* [PROBLEM REQUIREMENTS] A single figure is required: the number of lines below in which the word "accepted" occurs.

* [DATA FOR THE TASK]

`src/rtl/door_auto_close_controller_assert.svh`:
```
// Assertion macros for the door auto-close controller.
`ifndef DOOR_AUTO_CLOSE_CONTROLLER_ASSERT_SVH
`define DOOR_AUTO_CLOSE_CONTROLLER_ASSERT_SVH

// Same-cycle implication, checked outside reset
`define DACC_ASSERT_NOW(label, ante, cons, msg) \
  label: assert property (@(posedge clk) disable iff (!rst_n) (ante) |-> (cons)) \
    else $error(msg);

// Next-cycle implication, checked outside reset
`define DACC_ASSERT_NEXT(label, ante, cons, msg) \
  label: assert property (@(posedge clk) disable iff (!rst_n) (ante) |=> (cons)) \
    else $error(msg);

`endif

```
`src/rtl/dacc_pkg.sv`:
```
`timescale 1ns / 1ps
`default_nettype none

package dacc_pkg;

  // Sensor position codes
  localparam logic [1:0] POS_NONE    = 2'd0;
  localparam logic [1:0] POS_OUTSIDE = 2'd1;
  localparam logic [1:0] POS_INSIDE  = 2'd2;
  localparam logic [1:0] POS_BOTH    = 2'd3;

  // Door motor states
  localparam logic [1:0] DOOR_CLOSED  = 2'd0;
  localparam logic [1:0] DOOR_OPENING = 2'd1;
  localparam logic [1:0] DOOR_OPEN    = 2'd2;
  localparam logic [1:0] DOOR_CLOSING = 2'd3;

  // Door commands
  localparam logic [1:0] MOTOR_IDLE  = 2'd0;
  localparam logic [1:0] MOTOR_OPEN  = 2'd1;
  localparam logic [1:0] MOTOR_CLOSE = 2'd2;

  // Close timer modes
  localparam logic [1:0] MODE_NONE        = 2'd0;
  localparam logic [1:0] MODE_NO_ENTRY    = 2'd1;
  localparam logic [1:0] MODE_AFTER_ENTRY = 2'd2;

  // Door transition event codes
  localparam logic [3:0] EV_NONE           = 4'd0;
  localparam logic [3:0] EV_MANUAL_OPENING = 4'd1;
  localparam logic [3:0] EV_ENTRY          = 4'd2;
  localparam logic [3:0] EV_EXIT           = 4'd3;
  localparam logic [3:0] EV_UNKNOWN_OPEN   = 4'd4;
  localparam logic [3:0] EV_MANUAL_CLOSING = 4'd5;
  localparam logic [3:0] EV_CLOSING        = 4'd6;
  localparam logic [3:0] EV_OPENED         = 4'd7;
  localparam logic [3:0] EV_CLOSED         = 4'd8;

  // Configuration register indexes
  localparam logic [1:0] CFG_CLOSE_DELAY_NO_ENTRY    = 2'd0;
  localparam logic [1:0] CFG_CLOSE_DELAY_AFTER_ENTRY = 2'd1;
  localparam logic [1:0] CFG_CLOSE_SETTLE            = 2'd2;
  localparam logic [1:0] CFG_EXIT_CONFIRM            = 2'd3;

  // Configuration reset values
  localparam logic [15:0] CLOSE_DELAY_NO_ENTRY_RST    = 16'd15000;
  localparam logic [15:0] CLOSE_DELAY_AFTER_ENTRY_RST = 16'd2000;
  localparam logic [15:0] CLOSE_SETTLE_RST            = 16'd800;
  localparam logic [15:0] EXIT_CONFIRM_RST            = 16'd2000;

  typedef struct packed {
    logic [1:0]  car_position;
    logic [1:0]  door_state;
    logic        last_move_manual;
    logic [31:0] now_ms;
  } in_item_t;

  typedef struct packed {
    logic [1:0] door_command;
    logic       car_parked;
    logic       parked_event;
    logic       left_event;
    logic [3:0] transition_event;
  } out_item_t;

endpackage

`default_nettype wire

```
`src/rtl/door_auto_close_controller.sv`:
```
`timescale 1ns / 1ps
`default_nettype none

// Garage door auto-close controller. Each tick transaction (sensor position, door state,
// manual flag, millisecond time) yields exactly one result transaction (door command,
// car-present belief, parked/left events, door transition code). A tick can be accepted
// every clock cycle while in_ready is high. An accepted tick sits in the input register,
// and the edge on which the result register advances moves it through the single-pass
// decision logic into the result register and updates the controller state, so its
// result is taken from the result register. While a result waits for out_ready, the
// input register still takes one more tick, then in_ready drops until the result is taken.
// Configuration registers are written through the cfg_ port and take effect on the next
// tick processed; write them only while no tick is in flight.
module door_auto_close_controller
  import dacc_pkg::*;
(
  input  wire logic      clk,
  input  wire logic      rst_n,
  input  wire logic      in_valid,
  output logic           in_ready,
  input  wire in_item_t  in_data,
  output logic           out_valid,
  input  wire logic      out_ready,
  output out_item_t      out_data,
  input  wire logic      cfg_we,
  input  wire logic [1:0]  cfg_index,
  input  wire logic [15:0] cfg_wdata
);

  `include "door_auto_close_controller_assert.svh"

  // Configuration registers
  logic [15:0] delay_no_entry_r;
  logic [15:0] delay_after_entry_r;
  logic [15:0] settle_r;
  logic [15:0] confirm_r;

  always_ff @(posedge clk) begin
    if (!rst_n) begin
      delay_no_entry_r    <= CLOSE_DELAY_NO_ENTRY_RST;
      delay_after_entry_r <= CLOSE_DELAY_AFTER_ENTRY_RST;
      settle_r            <= CLOSE_SETTLE_RST;
      confirm_r           <= EXIT_CONFIRM_RST;
    end else if (cfg_we) begin
      unique case (cfg_index)
        CFG_CLOSE_DELAY_NO_ENTRY:    delay_no_entry_r    <= cfg_wdata;
        CFG_CLOSE_DELAY_AFTER_ENTRY: delay_after_entry_r <= cfg_wdata;
        CFG_CLOSE_SETTLE:            settle_r            <= cfg_wdata;
        CFG_EXIT_CONFIRM:            confirm_r           <= cfg_wdata;
        default: ;
      endcase
    end
  end

  // Pipeline control: input register feeds result register
  logic      s1_valid_r;
  in_item_t  s1_data_r;
  logic      out_valid_r;
  out_item_t out_data_r;
  logic      adv;

  assign adv       = !out_valid_r || out_ready;
  assign in_ready  = !s1_valid_r || adv;
  assign out_valid = out_valid_r;
  assign out_data  = out_data_r;

  always_ff @(posedge clk) begin
    if (!rst_n) begin
      s1_valid_r <= 1'b0;
    end else if (in_ready) begin
      s1_valid_r <= in_valid;
    end
  end

  always_ff @(posedge clk) begin
    if (in_ready && in_valid) begin
      s1_data_r <= in_data;
    end
  end

  // Controller state
  logic [1:0]  prev_door_r,    prev_door_nxt;
  logic [1:0]  side_r,         side_nxt;
  logic        present_r,      present_nxt;
  logic        exit_win_r,     exit_win_nxt;
  logic [31:0] empty_stamp_r,  empty_stamp_nxt;
  logic        empty_valid_r,  empty_valid_nxt;
  logic [31:0] closed_stamp_r, closed_stamp_nxt;
  logic        closed_valid_r, closed_valid_nxt;
  logic [31:0] timer_start_r,  timer_start_nxt;
  logic        timer_run_r,    timer_run_nxt;
  logic [1:0]  tmr_mode_r,     tmr_mode_nxt;
  logic        arrived_r,      arrived_nxt;
  out_item_t   res_nxt;

  // Single-pass decision logic for the tick in the input register
  always_comb begin
    logic [1:0]  pos;
    logic [1:0]  door;
    logic        manual;
    logic [31:0] now;
    logic        occupied;
    logic [31:0] diff;
    logic [1:0]  mode;
    logic [15:0] delay;

    pos      = s1_data_r.car_position;
    door     = s1_data_r.door_state;
    manual   = s1_data_r.last_move_manual;
    now      = s1_data_r.now_ms;
    occupied = (pos == POS_INSIDE) || (pos == POS_BOTH);

    prev_door_nxt    = prev_door_r;
    side_nxt         = side_r;
    present_nxt      = present_r;
    exit_win_nxt     = exit_win_r;
    empty_stamp_nxt  = empty_stamp_r;
    empty_valid_nxt  = empty_valid_r;
    closed_stamp_nxt = closed_stamp_r;
    closed_valid_nxt = closed_valid_r;
    timer_start_nxt  = timer_start_r;
    timer_run_nxt    = timer_run_r;
    tmr_mode_nxt     = tmr_mode_r;
    arrived_nxt      = arrived_r;
    res_nxt          = '0;
    diff             = '0;

    // Last side seen by a single sensor
    if (pos == POS_OUTSIDE || pos == POS_INSIDE) begin
      side_nxt = pos;
    end

    // Door transition classification
    if (door != prev_door_r) begin
      unique case (door)
        DOOR_OPENING: begin
          if (manual)                      res_nxt.transition_event = EV_MANUAL_OPENING;
          else if (side_nxt == POS_OUTSIDE) res_nxt.transition_event = EV_ENTRY;
          else if (side_nxt == POS_INSIDE)  res_nxt.transition_event = EV_EXIT;
          else                             res_nxt.transition_event = EV_UNKNOWN_OPEN;
        end
        DOOR_CLOSING: begin
          res_nxt.transition_event = manual ? EV_MANUAL_CLOSING : EV_CLOSING;
        end
        DOOR_OPEN:    res_nxt.transition_event = EV_OPENED;
        default:      res_nxt.transition_event = EV_CLOSED;
      endcase
      prev_door_nxt = door;
    end

    // Closed-door settle and parked check
    if (door == DOOR_CLOSED) begin
      if (prev_door_r != DOOR_CLOSED) begin
        closed_stamp_nxt = now;
        closed_valid_nxt = 1'b1;
      end
      exit_win_nxt    = 1'b0;
      empty_valid_nxt = 1'b0;
      empty_stamp_nxt = '0;
      diff = now - closed_stamp_nxt;
      if (closed_valid_nxt && diff >= {16'd0, settle_r} && occupied && !present_r) begin
        present_nxt          = 1'b1;
        res_nxt.parked_event = 1'b1;
      end
    end else begin
      closed_valid_nxt = 1'b0;
      closed_stamp_nxt = '0;
    end

    // Manual open with a car present opens the exit window
    if (door == DOOR_OPEN && prev_door_r != DOOR_OPEN && manual && present_nxt) begin
      exit_win_nxt    = 1'b1;
      empty_valid_nxt = 1'b0;
      empty_stamp_nxt = '0;
    end

    // Departure confirmation
    if (exit_win_nxt) begin
      if (!occupied) begin
        if (!empty_valid_nxt) begin
          empty_stamp_nxt = now;
          empty_valid_nxt = 1'b1;
        end
        if ((now - empty_stamp_nxt) >= {16'd0, confirm_r}) begin
          present_nxt        = 1'b0;
          exit_win_nxt       = 1'b0;
          empty_valid_nxt    = 1'b0;
          empty_stamp_nxt    = '0;
          res_nxt.left_event = 1'b1;
        end
      end else begin
        empty_valid_nxt = 1'b0;
        empty_stamp_nxt = '0;
      end
    end

    // Auto-close timers
    mode  = (pos == POS_INSIDE) ? MODE_AFTER_ENTRY : MODE_NO_ENTRY;
    delay = (pos == POS_INSIDE) ? delay_after_entry_r : delay_no_entry_r;
    res_nxt.door_command = MOTOR_IDLE;
    if (pos == POS_OUTSIDE) begin
      res_nxt.door_command = MOTOR_OPEN;
      timer_run_nxt  = 1'b0;
      tmr_mode_nxt   = MODE_NONE;
      arrived_nxt    = 1'b1;
    end else if (pos != POS_BOTH && arrived_r) begin
      if (!timer_run_r || tmr_mode_r != mode) begin
        timer_start_nxt = now;
        timer_run_nxt   = 1'b1;
        tmr_mode_nxt    = mode;
      end else if ((now - timer_start_r) > {16'd0, delay}) begin
        arrived_nxt          = 1'b0;
        timer_run_nxt        = 1'b0;
        tmr_mode_nxt         = MODE_NONE;
        res_nxt.door_command = MOTOR_CLOSE;
      end
    end

    res_nxt.car_parked = present_nxt;
  end

  // State and result registers advance together
  always_ff @(posedge clk) begin
    if (!rst_n) begin
      out_valid_r    <= 1'b0;
      prev_door_r    <= DOOR_CLOSED;
      side_r         <= POS_NONE;
      present_r      <= 1'b0;
      exit_win_r     <= 1'b0;
      empty_stamp_r  <= '0;
      empty_valid_r  <= 1'b0;
      closed_stamp_r <= '0;
      closed_valid_r <= 1'b0;
      timer_start_r  <= '0;
      timer_run_r    <= 1'b0;
      tmr_mode_r     <= MODE_NONE;
      arrived_r      <= 1'b0;
    end else if (adv) begin
      out_valid_r <= s1_valid_r;
      if (s1_valid_r) begin
        prev_door_r    <= prev_door_nxt;
        side_r         <= side_nxt;
        present_r      <= present_nxt;
        exit_win_r     <= exit_win_nxt;
        empty_stamp_r  <= empty_stamp_nxt;
        empty_valid_r  <= empty_valid_nxt;
        closed_stamp_r <= closed_stamp_nxt;
        closed_valid_r <= closed_valid_nxt;
        timer_start_r  <= timer_start_nxt;
        timer_run_r    <= timer_run_nxt;
        tmr_mode_r     <= tmr_mode_nxt;
        arrived_r      <= arrived_nxt;
      end
    end
  end

  always_ff @(posedge clk) begin
    if (adv && s1_valid_r) begin
      out_data_r <= res_nxt;
    end
  end

  // Checks on controller invariants
  `DACC_ASSERT_NOW(a_exit_needs_car, exit_win_r, present_r, "exit window open without a car")
  `DACC_ASSERT_NOW(a_timer_needs_arrival, timer_run_r, arrived_r, "close timer without arrival")
  `DACC_ASSERT_NOW(a_parked_sets_present, out_valid_r && out_data_r.parked_event, out_data_r.car_parked, "parked event without car present")
  `DACC_ASSERT_NOW(a_events_exclusive, out_valid_r, !(out_data_r.parked_event && out_data_r.left_event), "parked and left in one result")
  `DACC_ASSERT_NEXT(a_stage_moves, s1_valid_r && adv, out_valid_r, "ticked transaction lost")

endmodule

`default_nettype wire
```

* [REPLY TO THE EXERCISE] 2